E proporre con urgenza soluzioni credibili per ridurre l’emissione di CO2. A Monfalcone c’è una centrale a carbone che chiuderà i battenti entro il 2025, praticamente domani mattina e sul futuro dell’area non c’è sul tavolo nessuna strategia, ma nemmeno uno straccio di seria riflessione. In questo deserto di idee, Legambiente, fin dal 2012, ha provato a sollecitare tutti i soggetti interessati formulando una proposta la quale, pur suscettibile di integrazioni e modifiche (diamo per scontato che ci dovrà essere una estesa area verde ai confini del rione Enel e una zona dedicata all’espansione del porto…), è rimasta l’unica sul tavolo.

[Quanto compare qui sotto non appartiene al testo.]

<file path="config.mk">
export PLATFORM = sky130hd
export DESIGN_NAME = kab_uart_tx_flat
export DESIGN_NICKNAME = d
export VERILOG_FILES = /design/src/rtl/kab_io_pkg.sv /design/src/rtl/kab_uart_tx_if.sv /design/src/rtl/kab_sync_fifo.sv /design/src/rtl/kab_uart_tx.sv /design/src/flat_wrapper.sv
export SDC_FILE = /design/constraint.sdc
export NUM_CORES = 1
export LEC_CHECK = 0
export ABC_AREA = 1
export CORE_MARGIN = 10
export CORE_UTILIZATION = 59
export DETAILED_ROUTE_END_ITERATION = 10
export HOLD_SLACK_MARGIN = 0.08
export PLACE_DENSITY = 0.76
export SLEW_MARGIN = 20
export SYNTH_ARGS = -nofsm -noshare
export SYNTH_HDL_FRONTEND = slang
export SYNTH_SLANG_ARGS = --single-unit
</file>
<file path="constraint.sdc">
create_clock -name Clock -period 3.2 [get_ports Clock]
set_input_delay 0.64 -clock Clock [delete_from_list [all_inputs] [get_ports Clock]]
set_output_delay 0.64 -clock Clock [all_outputs]
set_load 0.02 [all_outputs]
</file>
<file path="src/rtl/kab_io_pkg.sv">
// Shared I/O definitions for the kab serial blocks: FSM state encoding,
// frame-format constants and the baud divisor helper.
package kab_io_pkg;

  typedef enum logic [1:0] {
    IDLE  = 2'd0,
    START = 2'd1,
    DATA  = 2'd2,
    STOP  = 2'd3
  } tx_state_t;

  localparam int DATA_BITS = 8;
  localparam int STOP_BITS = 1;

  // Clocks per bit, rounded to the nearest integer.
  function automatic int baud_div(input int clk_hz, input int baud);
    return (clk_hz + baud / 2) / baud;
  endfunction

endpackage

</file>
<file path="src/rtl/kab_uart_tx_if.sv">
// Write-path bus between the I/O register decode and the UART transmitter.
interface kab_uart_tx_if;
  logic       WrEn;
  logic [7:0] WrData;
  logic       Full;
  logic       Busy;
  logic       Overflow;

  modport master (output WrEn, WrData, input  Full, Busy, Overflow);
  modport slave  (input  WrEn, WrData, output Full, Busy, Overflow);
endinterface

</file>
<file path="src/rtl/kab_sync_fifo.sv">
// Small synchronous FIFO with a registered occupancy count; full/empty are
// decoded from the count so they never depend on the current push/pop.
module kab_sync_fifo #(
  parameter int WIDTH = 8,
  parameter int DEPTH = 4
) (
  input  logic                     Clock,
  input  logic                     Reset,
  input  logic                     push,
  input  logic [WIDTH-1:0]         wdata,
  input  logic                     pop,
  output logic [WIDTH-1:0]         rdata,
  output logic                     full,
  output logic                     empty,
  output logic [$clog2(DEPTH):0]   count
);

  localparam int AW = $clog2(DEPTH);

  logic [WIDTH-1:0] mem [DEPTH];
  logic [AW-1:0]    wr_ptr;
  logic [AW-1:0]    rd_ptr;
  logic             push_ok;
  logic             pop_ok;

  assign full    = (count == (AW+1)'(DEPTH));
  assign empty   = (count == '0);
  assign push_ok = push && !full;
  assign pop_ok  = pop && !empty;
  assign rdata   = mem[rd_ptr];

  // Storage is only written on an accepted push, so don't-care write data
  // never reaches the array.
  always_ff @(posedge Clock) begin
    if (push_ok) mem[wr_ptr] <= wdata;
  end

  // Pointers wrap naturally at the power-of-two depth; count tracks occupancy.
  always_ff @(posedge Clock) begin
    if (Reset) begin
      wr_ptr <= '0;
      rd_ptr <= '0;
      count  <= '0;
    end else begin
      if (push_ok) wr_ptr <= wr_ptr + 1'b1;
      if (pop_ok)  rd_ptr <= rd_ptr + 1'b1;
      case ({push_ok, pop_ok})
        2'b10:   count <= count + 1'b1;
        2'b01:   count <= count - 1'b1;
        default: count <= count;
      endcase
    end
  end

endmodule

</file>
<file path="src/rtl/kab_uart_tx.sv">
// 8N1 UART transmitter: bytes from the I/O write path are queued in a small
// FIFO and shifted out LSB first on Dout, which idles high.
module kab_uart_tx
  import kab_io_pkg::*;
#(
  parameter int CLK_HZ     = 50000000,
  parameter int BAUD       = 115200,
  parameter int DIV        = baud_div(CLK_HZ, BAUD),
  parameter int FIFO_DEPTH = 4
) (
  input  logic          Clock,
  input  logic          Reset,
  kab_uart_tx_if.slave  bus,
  output logic          Dout
);

  localparam int BW = (DIV > 1) ? $clog2(DIV) : 1;
  localparam int CW = $clog2(DATA_BITS);
  localparam logic [BW-1:0] BAUD_LAST = BW'(DIV - 1);
  localparam logic [CW-1:0] DATA_LAST = CW'(DATA_BITS - 1);
  localparam logic [CW-1:0] STOP_LAST = CW'(STOP_BITS - 1);

  tx_state_t                  state;
  logic [BW-1:0]              baud;
  logic [CW-1:0]              bit_cnt;
  logic [7:0]                 shift;
  logic                       dout_q;
  logic                       ovf_q;

  logic                       fifo_full;
  logic                       fifo_empty;
  logic [$clog2(FIFO_DEPTH):0] fifo_count;
  logic [7:0]                 head;
  logic                       pop;
  logic                       baud_end;

  assign baud_end = (baud == BAUD_LAST);

  // Pop whenever the line is free for a new start bit: straight from IDLE,
  // or at the last cycle of the final stop cell for back-to-back frames.
  assign pop = !fifo_empty &&
               ((state == IDLE) ||
                (state == STOP && baud_end && bit_cnt == STOP_LAST));

  kab_sync_fifo #(
    .WIDTH (8),
    .DEPTH (FIFO_DEPTH)
  ) u_fifo (
    .Clock (Clock),
    .Reset (Reset),
    .push  (bus.WrEn),
    .wdata (bus.WrData),
    .pop   (pop),
    .rdata (head),
    .full  (fifo_full),
    .empty (fifo_empty),
    .count (fifo_count)
  );

  assign bus.Full     = fifo_full;
  assign bus.Busy     = (fifo_count != '0) || (state != IDLE);
  assign bus.Overflow = ovf_q;
  assign Dout         = dout_q;

  // A write that sees the registered full flag is dropped; flag it for one cycle.
  always_ff @(posedge Clock) begin
    if (Reset) ovf_q <= 1'b0;
    else       ovf_q <= bus.WrEn && fifo_full;
  end

  // Frame sequencer: each cell is DIV cycles; Dout is registered so every
  // level change lands exactly on a cell boundary.
  always_ff @(posedge Clock) begin
    if (Reset) begin
      state   <= IDLE;
      baud    <= '0;
      bit_cnt <= '0;
      shift   <= '0;
      dout_q  <= 1'b1;
    end else begin
      case (state)
        IDLE: begin
          baud   <= '0;
          dout_q <= 1'b1;
          if (!fifo_empty) begin
            shift  <= head;
            dout_q <= 1'b0;
            state  <= START;
          end
        end

        START: begin
          if (baud_end) begin
            baud    <= '0;
            bit_cnt <= '0;
            dout_q  <= shift[0];
            state   <= DATA;
          end else begin
            baud <= baud + 1'b1;
          end
        end

        DATA: begin
          if (baud_end) begin
            baud  <= '0;
            shift <= {1'b0, shift[7:1]};
            if (bit_cnt == DATA_LAST) begin
              bit_cnt <= '0;
              dout_q  <= 1'b1;
              state   <= STOP;
            end else begin
              bit_cnt <= bit_cnt + 1'b1;
              dout_q  <= shift[1];
            end
          end else begin
            baud <= baud + 1'b1;
          end
        end

        STOP: begin
          if (baud_end) begin
            baud <= '0;
            if (bit_cnt != STOP_LAST) begin
              bit_cnt <= bit_cnt + 1'b1;
            end else if (!fifo_empty) begin
              // Next byte already queued: start bit follows with no idle gap.
              bit_cnt <= '0;
              shift   <= head;
              dout_q  <= 1'b0;
              state   <= START;
            end else begin
              bit_cnt <= '0;
              state   <= IDLE;
            end
          end else begin
            baud <= baud + 1'b1;
          end
        end

        default: begin
          state  <= IDLE;
          baud   <= '0;
          dout_q <= 1'b1;
        end
      endcase
    end
  end

endmodule

</file>
<file path="src/flat_wrapper.sv">
// flat-port wrapper written by rule: the top's interface ports become plain ports
module kab_uart_tx_flat import kab_io_pkg::*;
#(
  parameter int CLK_HZ     = 50000000,
  parameter int BAUD       = 115200,
  parameter int DIV        = baud_div(CLK_HZ, BAUD),
  parameter int FIFO_DEPTH = 4
)
  (Clock, Reset, Dout, bus_WrEn, bus_WrData, bus_Full, bus_Busy, bus_Overflow);
  kab_uart_tx_if bus_i ();
  input  logic Clock;
  input  logic Reset;
  output logic Dout;
  input wire logic [$bits(bus_i.WrEn)-1:0] bus_WrEn;
  input wire logic [$bits(bus_i.WrData)-1:0] bus_WrData;
  output wire logic [$bits(bus_i.Full)-1:0] bus_Full;
  output wire logic [$bits(bus_i.Busy)-1:0] bus_Busy;
  output wire logic [$bits(bus_i.Overflow)-1:0] bus_Overflow;
  assign bus_i.WrEn = bus_WrEn;
  assign bus_i.WrData = bus_WrData;
  assign bus_Full = bus_i.Full;
  assign bus_Busy = bus_i.Busy;
  assign bus_Overflow = bus_i.Overflow;
  kab_uart_tx #(.CLK_HZ(CLK_HZ), .BAUD(BAUD), .DIV(DIV), .FIFO_DEPTH(FIFO_DEPTH)) u_core (.Clock(Clock), .Reset(Reset), .bus(bus_i), .Dout(Dout));
endmodule
</file>
==> impl_metrics.tcl <==
set metrics [dict create \
    rsz0062_at_grt "false" \
    maxCapViolCount 0 \
    gp_congestion 0.842 \
    place_hpwl_mm 3.91 \
    worst-path-max-fanout 7 \
    crit_arrival_ns 2.85 \
    netlist_area_mm2 0.00304 \
    switching_share_pct 38.1 \
    overflow 0 \
    mappedNetlistNets 386 \
    power.leakage_uw 0.00146 \
    via_per_inst 4.94 \
    synthArstFlopShare_pct 0 \
    r2r.worst_path.cells 12 \
    cts_buffers 9 \
    tns_ns 0 \
    fmax_ghz 0.381 \
    yosysSeqAreaShare_pct 53.4 \
    cp_num_buf_inv 2 \
    start_kind "register" \
    cts_sinks 65 \
    finalSetupViolations 0 \
    synth.largest_area_cell "edfxtp_1" \
    ir_worst_vdd_uv 569 \
    start_util_pct 60.2 \
    skew_ns 0.00649 \
    cp-endpoint "u_core.u_fifo.count[2]" \
    utilization_pct 69.0 \
    worstReg2RegStart "u_core.state[0]" \
    clkTransAtPathRegs_ns 0.07 \
    worstReg2RegEnd "u_core.u_fifo.count[2]" \
    die_x_um 91.7 \
    core_area_mm2 0.00504 \
    syn_inst 358 \
    diodes 0 \
    outcome "finished clean" \
    powerDensity_mw_per_mm2 908 \
    boundaryPins 15 \
    synth_edf_count 32 \
    layout_min_cycle_time_ns 2.62 \
    post_cts_resized 0 \
    drt.antenna.violating_nets 0 \
    intPower_uw 1960 \
    wl_mm 5.65 \
    fp.dieH_um 91.7 \
    nets 405 \
    insertion_delay_ns 0.34 \
    synth-seq-cells 65 \
    p_comb_share_pct 37.4 \
    synthToLayoutAreaGrowth_pct 14.7 \
    grt_max_degree 21 \
    layout-drive-gt1-share_pct 6.54 \
    synth.avg_cell_area_um2 8.48 \
    post-route-drc-count 0 \
    crit_chain "ha_1 > inv_1 > nor2_1 > nand3_1 > a21oi_1 > ha_1 > inv_1 > fa_1 > a21oi_1 > o21ai_0 > o21ai_0 > a21oi_1" \
    post-route-period-util_pct 82.0 \
    p_switching_uw 1200 \
    antenna_found_initial 0 \
    relSlewSlack_pct 50.9 \
    synth_area_leaders "edfxtp_1, dfxtp_1, nor2_1, nand2_1, ha_1" \
    pwr-share-clk_pct 26.5 \
    port-buffer-count 14 \
    critPathKind "register to register" \
    post_cts_buffers 0 \
    vias 2234 \
    crit_top_cell "a21oi_1" \
    std_cell_rows 26 \
    grt_pass1_vias 2213 \
    synth_flop_cell "dfxtp_1" \
    htreeDepth 3 \
    hold_viol 0 \
    drtIter0Drc 110 \
    tritoncts "built" \
    first_pass_iters 4 \
    hp-class "register to register" \
    r2r_slack_ns 0.58 \
    seq_power_share_pct 36.1 \
    ctsHoldBuffers 0 \
    cp_slowest_stage_delay_ns 0.43 \
    tightestPinTransition_ns 0.733 \
    ys_types 27 \
    clock_path_buffers 2 \
    root_buffer "clkbuf_8" \
    grt_usage_pct 14.2 \
    grt_first_pass_wirelength_mm 9.70 \
    cp.depth 12 \
    yosys_warnings 0 \
    die_area_mm2 0.00841 \
    critical-path-top-delay-family "adder cells" \
    wl_per_cell_um 12.5 \
    crit_slowest_cell "dfxtp_1" \
    crit_start "u_core.state[0]" \
    cp-end-kind "register" \
    synth_top_cell_area_share_pct 31.7 \
    required_ns 3.43 \
    slew_violations 0 \
]
-- layout make-up --
type | instances | area (um^2)
clock buffers | 9 | 124
clock inverters | 7 | 119
fillers | 408 | 1560
inverters | 42 | 158
multi-input cells | 242 | 1210
flip-flops and latches | 65 | 1620
well taps | 70 | 87.6
repair buffers | 17 | 163
-- metrics by stage --
stage | hold slack, ns | worst slack [ns] | total power (uW) | cell area [um^2] | std cells
3_5_place_dp | 0.472 | 0.639 | 2330 | 3240 | 436
3_3_place_gp | 0.466 | 0.682 | 2290 | 3240 | 436
4_1_cts | 0.490 | 0.596 | 3180 | 3480 | 452
6_report | 0.486 | 0.576 | 3160 | 3480 | 452
5_1_grt | 0.506 | 0.319 | 3430 | 3480 | 452
2_1_floorplan | 0.444 | 0.875 | 2070 | 3040 | 358
-- cell families after synthesis --
logic type / synth area share (%)
AOI/OAI and AO/OA: 8.45
xor gates and xnor gates: 1.15
adders and majority gates: 7.25
buffers and inverters: 6.76
DFF: 53.4
and+or+nand+nor: 23.0
-- tightest hold or removal path: cells and delay by family (launching register included) --
family           cells  cell delay (ns)
flip-flops           1             0.34
AND/OR/NAND/NOR      2             0.11
-- per-layer routing --
| layer | track usage [%] | routed length, um | up-vias |
|---|---|---|---|
| li1 | - | - | 1188 |
| met1 | 16.3 | 2660 | 1000 |
| met2 | 23.4 | 2700 | 37 |
| met3 | 4.73 | 212 | 9 |
| met4 | 7.20 | 83 | 0 |
| met5 | 0 | 0 | - |
-- state kept, by name (all words and copies together) (netlist names), named ones only --
register,cells
u_core.Dout,1
u_core.baud,9
u_core.bit_cnt,3
u_core.bus.Overflow,1
u_core.shift,8
u_core.state,2
u_core.u_fifo.count,3
u_core.u_fifo.mem,32
u_core.u_fifo.rd_ptr,2
u_core.u_fifo.wr_ptr,2
-- how the worst min path moves through the flow --
stage,end,slack (ns),cells after the start,start
6_report,u_core.Dout,0.49,2,u_core.Dout
5_1_grt,u_core.baud[0],0.51,1,u_core.baud[0]
4_1_cts,u_core.Dout,0.49,2,u_core.Dout
3_5_place_dp,u_core.Dout,0.47,2,u_core.Dout
3_3_place_gp,u_core.baud[0],0.47,1,u_core.baud[0]
2_1_floorplan,u_core.baud[0],0.44,1,u_core.baud[0]
-- synthesized netlist by cell type, types with 2 or more instances --
cell      number
buf_2          4
dfxtp_1       33
a21oi_1       13
nor2_1        74
inv_1         41
nand4_1        2
ha_1          16
clkbuf_1       3
edfxtp_1      32
nand2_1       73
nand2_2        3
o21ai_0       31
nand3_1       16
nor3b_1        2
xor2_1         3
-- power groups by stage --
stage	clock network (uW)	logic [uW]	registers [uW]
after CTS	851	1190	1140
after floorplan	0	952	1110
after global placement	0	1140	1150
after detailed placement	0	1170	1160
after global routing	892	1380	1160
final	838	1180	1140
-- cells in the final DEF (no fill, tap or decap) --
cell type and instances:
clkinv_4 2, o211ai_1 1, o31ai_1 1, ha_1 16, clkbuf_8 9, nor2_1 74
nor3_1 1, nor3b_1 2, nand4_1 2, fa_1 1, nand3_1 16, o21ai_0 31
inv_2 1, nand2_1 73, dfxtp_1 33, bufinv_16 3, a21oi_2 1, clkdlybuf4s50_1 14
nand3b_1 1, inv_1 41, edfxtp_1 32, nor2_2 1, a21oi_1 13, clkinvlp_4 1
clkinv_1 1, nand2_2 3, o31ai_2 1, xnor2_1 1, buf_4 3, xor2_1 3
No activity file was read; power rests on OpenSTA's default activity.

La precedente Amministrazione regionale, verso il termine di mandato, ha istituito un tavolo tecnico mettendo assieme numerosi soggetti con l’obiettivo di individuare un piano per attivare la bonifica dell’area e la creazione di progettualità economicamente ed ecologicamente sostenibili. Il tavolo doveva e poteva essere migliorato (ad esempio includendo il Comune di Monfalcone, come chiesto da Legambiente), ma la nuova amministrazione regionale non ha saputo far di meglio che sospenderlo. Arrivando a questi giorni, del tutto in sordina, il Ministero per lo Sviluppo economico ha convocato a Roma i gestori delle centrali a carbone del nord Italia, le Regioni e i Comuni interessati (anche Monfalcone), le Organizzazioni sindacali e le associazioni ambientaliste nazionali, per affrontare il tema della fuoriuscita dal carbone. Nel confermare questa prospettiva entro il 2025, il Ministero ne ha ipotizzato la sostituzione con centrali a gas naturale.

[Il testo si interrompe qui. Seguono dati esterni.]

File: config.mk
export PLATFORM = sky130hd
export DESIGN_NAME = ifu_lsu_mem_arbiter
export DESIGN_NICKNAME = d
export VERILOG_FILES = /design/src/rtl/ifu_lsu_mem_arbiter.sv
export SDC_FILE = /design/constraint.sdc
export NUM_CORES = 1
export LEC_CHECK = 0
export ABC_CLOCK_PERIOD_IN_PS = 4000
export BUFFER_PORTS_ARGS = -buffer_cell sky130_fd_sc_hd__buf_2
export CORE_AREA = 2 2 109 111
export CTS_CLUSTER_SIZE = 24
export DETAILED_ROUTE_END_ITERATION = 8
export DIE_AREA = 0 0 111 113
export GPL_ROUTABILITY_DRIVEN = 0
export SYNTH_ARGS = -nofsm -noshare
export SYNTH_HDL_FRONTEND = slang
export SYNTH_SLANG_ARGS = --single-unit
File: constraint.sdc
create_clock -name clk -period 4 [get_ports clk]
set_input_delay 0.2 -clock clk [delete_from_list [all_inputs] [get_ports clk]]
set_output_delay 0.2 -clock clk [all_outputs]
set_load 0.005 [all_outputs]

Il provvedimento prevede l’introduzione del cosiddetto “Capacity market”, uno strumento di remunerazione delle centrali termoelettriche, anche di nuova costruzione, per garantire la disponibilità di energia nei momenti di picco della richiesta; un vero e proprio incentivo alle fossili, che sarà pagato in bolletta da tutti i cittadini! A parte il fatto che dai dati pubblici relativi all’attuale utilizzo delle centrali termoelettriche, risulta che ci siano sempre, anche nei momenti di massima richiesta di potenza, ampi margini in termini di GW disponibili (escludendo tutte le centrali a carbone), si trascura che, già oggi, la tecnologia ha raggiunto livelli di sviluppo e di economicità tali da permettere sempre di più agli impianti flessibili di generazione, inclusi gli accumuli di energia, di risolvere le questioni collegate alla tipica intermittenza delle fonti rinnovabili.

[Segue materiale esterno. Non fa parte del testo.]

## config.mk

```make
export PLATFORM = sky130hd
export DESIGN_NAME = conv_layer_output_serializer
export DESIGN_NICKNAME = d
export VERILOG_FILES = /design/src/rtl/conv_layer_output_serializer.sv
export SDC_FILE = /design/constraint.sdc
export NUM_CORES = 1
export LEC_CHECK = 0
export CORE_MARGIN = 3
export CORE_UTILIZATION = 60
export DETAILED_ROUTE_END_ITERATION = 8
export PLACE_DENSITY_LB_ADDON = 0.12
export SYNTH_ARGS = -nofsm -noshare
export SYNTH_HDL_FRONTEND = slang
export SYNTH_SLANG_ARGS = --single-unit
```

## constraint.sdc

```tcl
create_clock -name clk -period 16.28 [get_ports clk]
set_input_delay 1.628 -clock clk [delete_from_list [all_inputs] [get_ports clk]]
set_output_delay 1.628 -clock clk [all_outputs]
set_load 0.01 [all_outputs]
```

## src/rtl/conv_layer_output_serializer.sv

```systemverilog
`default_nettype none
// ============================================================================
// Module   : conv_layer_output_serializer
// Brief    : Double-buffered row-to-word serializer for the convolution
//            kernel array result bus. Each accepted bus is one output row,
//            emitted lane 0 first with a feature-map address.
// Revision : 1.0 - initial release
// ============================================================================
module conv_layer_output_serializer #(
   parameter int WIDTH       = 32,
   parameter int ARRAY_SIZE  = 6,
   parameter int IMAGE_SIZE  = 8,
   parameter int KERNEL_SIZE = 3,
   parameter int ADDR_WIDTH  = 6
) (
   input  logic                        clk,
   input  logic                        rst,
   input  logic                        i_valid,
   input  logic [ARRAY_SIZE*WIDTH-1:0] i_pixel_bus,
   output logic                        o_ready,
   output logic                        o_valid,
   input  logic                        i_ready,
   output logic [WIDTH-1:0]            o_feature,
   output logic [ADDR_WIDTH-1:0]       o_addr,
   output logic                        o_last,
   output logic                        o_frame_done
);

   localparam int OUT_SIZE = IMAGE_SIZE - KERNEL_SIZE + 1;
   localparam int LANE_W   = $clog2(ARRAY_SIZE > 1 ? ARRAY_SIZE : 2);
   localparam int ROW_W    = $clog2(OUT_SIZE > 1 ? OUT_SIZE : 2);
   localparam logic [LANE_W-1:0] C_LANE_LAST = LANE_W'(ARRAY_SIZE - 1);
   localparam logic [ROW_W-1:0]  C_ROW_LAST  = ROW_W'(OUT_SIZE - 1);

   // Occupancy of the ping/pong buffers doubles as the FSM state.
   typedef enum logic [1:0] {
      ST_EMPTY = 2'd0,
      ST_ONE   = 2'd1,
      ST_FULL  = 2'd2
   } state_t;

   state_t                      state_q;
   logic [ARRAY_SIZE*WIDTH-1:0] buf_q [2];
   logic                        wr_ptr_q;
   logic                        rd_ptr_q;
   logic [LANE_W-1:0]           lane_cnt_q;
   logic [ROW_W-1:0]            row_cnt_q;
   logic                        frame_done_q;

   logic                        accept_w;
   logic                        pop_w;
   logic                        row_end_w;
   logic [ARRAY_SIZE*WIDTH-1:0] rd_row_w;
   logic [LANE_W-1:0]           lane_cnt_d;
   logic [ROW_W-1:0]            row_cnt_d;

   // Handshakes and next-value counters; o_ready depends on state only.
   always_comb begin
      accept_w   = i_valid && (state_q != ST_FULL);
      pop_w      = (state_q != ST_EMPTY) && i_ready;
      row_end_w  = pop_w && (lane_cnt_q == C_LANE_LAST);
      lane_cnt_d = lane_cnt_q;
      row_cnt_d  = row_cnt_q;
      if (pop_w) begin
         if (lane_cnt_q == C_LANE_LAST) begin
            lane_cnt_d = '0;
            row_cnt_d  = (row_cnt_q == C_ROW_LAST) ? '0 : row_cnt_q + 1'b1;
         end else begin
            lane_cnt_d = lane_cnt_q + 1'b1;
         end
      end
   end

   // Buffer capture, pointer/counter update and occupancy state machine.
   always_ff @(posedge clk) begin
      if (rst) begin
         state_q      <= ST_EMPTY;
         buf_q[0]     <= '0;
         buf_q[1]     <= '0;
         wr_ptr_q     <= 1'b0;
         rd_ptr_q     <= 1'b0;
         lane_cnt_q   <= '0;
         row_cnt_q    <= '0;
         frame_done_q <= 1'b0;
      end else begin
         if (accept_w) begin
            buf_q[wr_ptr_q] <= i_pixel_bus;
            wr_ptr_q        <= ~wr_ptr_q;
         end
         if (row_end_w) begin
            rd_ptr_q <= ~rd_ptr_q;
         end
         lane_cnt_q   <= lane_cnt_d;
         row_cnt_q    <= row_cnt_d;
         frame_done_q <= pop_w && o_last;
         case (state_q)
            ST_EMPTY: if (accept_w) state_q <= ST_ONE;
            ST_ONE: begin
               if (accept_w && !row_end_w)      state_q <= ST_FULL;
               else if (!accept_w && row_end_w) state_q <= ST_EMPTY;
            end
            ST_FULL:  if (row_end_w) state_q <= ST_ONE;
            default:  state_q <= ST_EMPTY;
         endcase
      end
   end

   // Output word selection straight from the registered read-side state.
   always_comb begin
      rd_row_w     = buf_q[rd_ptr_q];
      o_ready      = (state_q != ST_FULL);
      o_valid      = (state_q != ST_EMPTY);
      o_feature    = rd_row_w[lane_cnt_q*WIDTH +: WIDTH];
      o_addr       = ADDR_WIDTH'(row_cnt_q) * ADDR_WIDTH'(ARRAY_SIZE)
                   + ADDR_WIDTH'(lane_cnt_q);
      o_last       = o_valid && (row_cnt_q == C_ROW_LAST)
                   && (lane_cnt_q == C_LANE_LAST);
      o_frame_done = frame_done_q;
   end

endmodule
`default_nettype wire

```

==> results.md <==
* Setup violations, final at 0
* Dpl ws at 11.25 ns
* Count of cell types in the netlist at 41
* Non-filler cells in the finished layout at 1,755
* Worst slew pin tran at 1.12 ns
* Slew Viols, Final at 0
* Clk sinks at 396
* Worst skew pair latency at 0.52 ns
* H-Tree Depth at 2
* Worst setup EP type: output pin
* Synth top area cells: edfxtp_1, and2_1, mux4_2
* Final hold vios at 0
* DRT iter0 DRCs at 919
* Post-synthesis net count at 1,325
* Sequential cell area fraction in the yosys report at 66.4%
* Layout overhead on the synthesized area at 21.7%
* CP max FO at 63
* Switching Fraction at 21.6%
* Worst VDD drop at 0.0849 mV
* PD cells at 108 nW/um2
* Cell taking the most area after synthesis: edfxtp_1
* Async set or reset register ratio after synthesis at 0%
* Drt pass-1 iters at 5
* Setup CP Type: flop to output pin
* Relative slew slack at 25.2%
* Total chip power at 2.32 mW
* Largest net degree at the start of global routing at 117
* Io pins at 238
* Register clock-pin slew on the reported worst setup and hold paths at 0.06 ns
* Net count, final at 1,540
* Min Tclk post-route at 5.22 ns
* Clock network fraction of design power at 37.3%
* Post-synth top flop: edfxtp_1
* #FFs+latches synth at 396
* Final instance area at 21,600 um2
* Area of the core at 28,900 um2
* Leak at 7.91 nW
* P_int at 1.82 mW
* WP data required at 14.65 ns
* Die area at 31,700 um2
* Top cells by count, synth: and2_1, edfxtp_1, mux4_2, nand2_1, a22oi_1
* DIE WIDTH at 178 um
* Row cnt at 62
* Part of the cycle the worst path needs at 32.1%
* Die Ht at 178 um
* Sequential share of power at 52.7%
* Critical path startpoint category: flop
* Gr ovfl total at 0
* EDFF count, synth at 384
* Antenna viol nets, final at 0
* Root Driver: clkbuf_16
* RD Place Congestion at 0.795
* DP Area at 20,300 um2
* Psw at 502 uW
* Status: complete, no violations
* Hold_buf cts at 0
* Comb power frac at 10.0%
* Vias in the first global route at 10.6k
* Mapped Avg Cell Area at 15.8 um2
* CTS tree: done
* Post-cts sizing count at 0
* Yosys warns at 0
* Min-delay worst type: flop to flop
* Setup repair bufs after CTS at 0
* Routed vias at 10.1k
* Via/cell ratio at 5.74
* Drt total wl at 39.4 mm
* First-pass GRT wire length at 59.8 mm
* Initial Util at 61.3%
* CTS Buf Count at 41
* Setup_tns at 0 ns
* Max cap viols at 0
* WL per Instance at 22.4 um
* Final worst slack at 11.06 ns
* DP Cell Count at 1,677
* Layout cells sized above 1 at 13.0%
* RSZ-0062 raised after global routing: false
* Clock skew at 0.0101 ns
* DRC viols at 0
* Port Buffers at 237
* Total track usage at 25.3%
* DP HPWL at 24.6 mm
* CP arrival at 3.60 ns
* Initial antenna violation count at 9
* Synth Instances at 1,121
* Synth Cell Area at 17,700 um2
* Top-area cell type share of the netlist area at 65.0%
* Max Buffers Root-to-Sink at 3
* Max Clock Freq at 191 MHz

La giunta comunale della Lombardia, ad esempio, ha stanziato 4,4 milioni di euro per incentivare i sistemi di accumulo di energia da impianti fotovoltaici. Un esempio da imitare, che solo chi è fuori dal mondo può permettersi di ostacolare! Nel silenzio generale, di fronte al procedere di una soluzione come quella ipotizzata dal Governo centrale, Legambiente invita il Comune di Monfalcone a sollecitare il Presidente Fedriga affinchè rimetta in moto il tavolo di consultazione per riportare la discussione in ambito regionale. Va trovata una soluzione per il futuro dell’area, diversificandone l’utilizzo, con l’obiettivo di garantire sostenibilità e occupazione.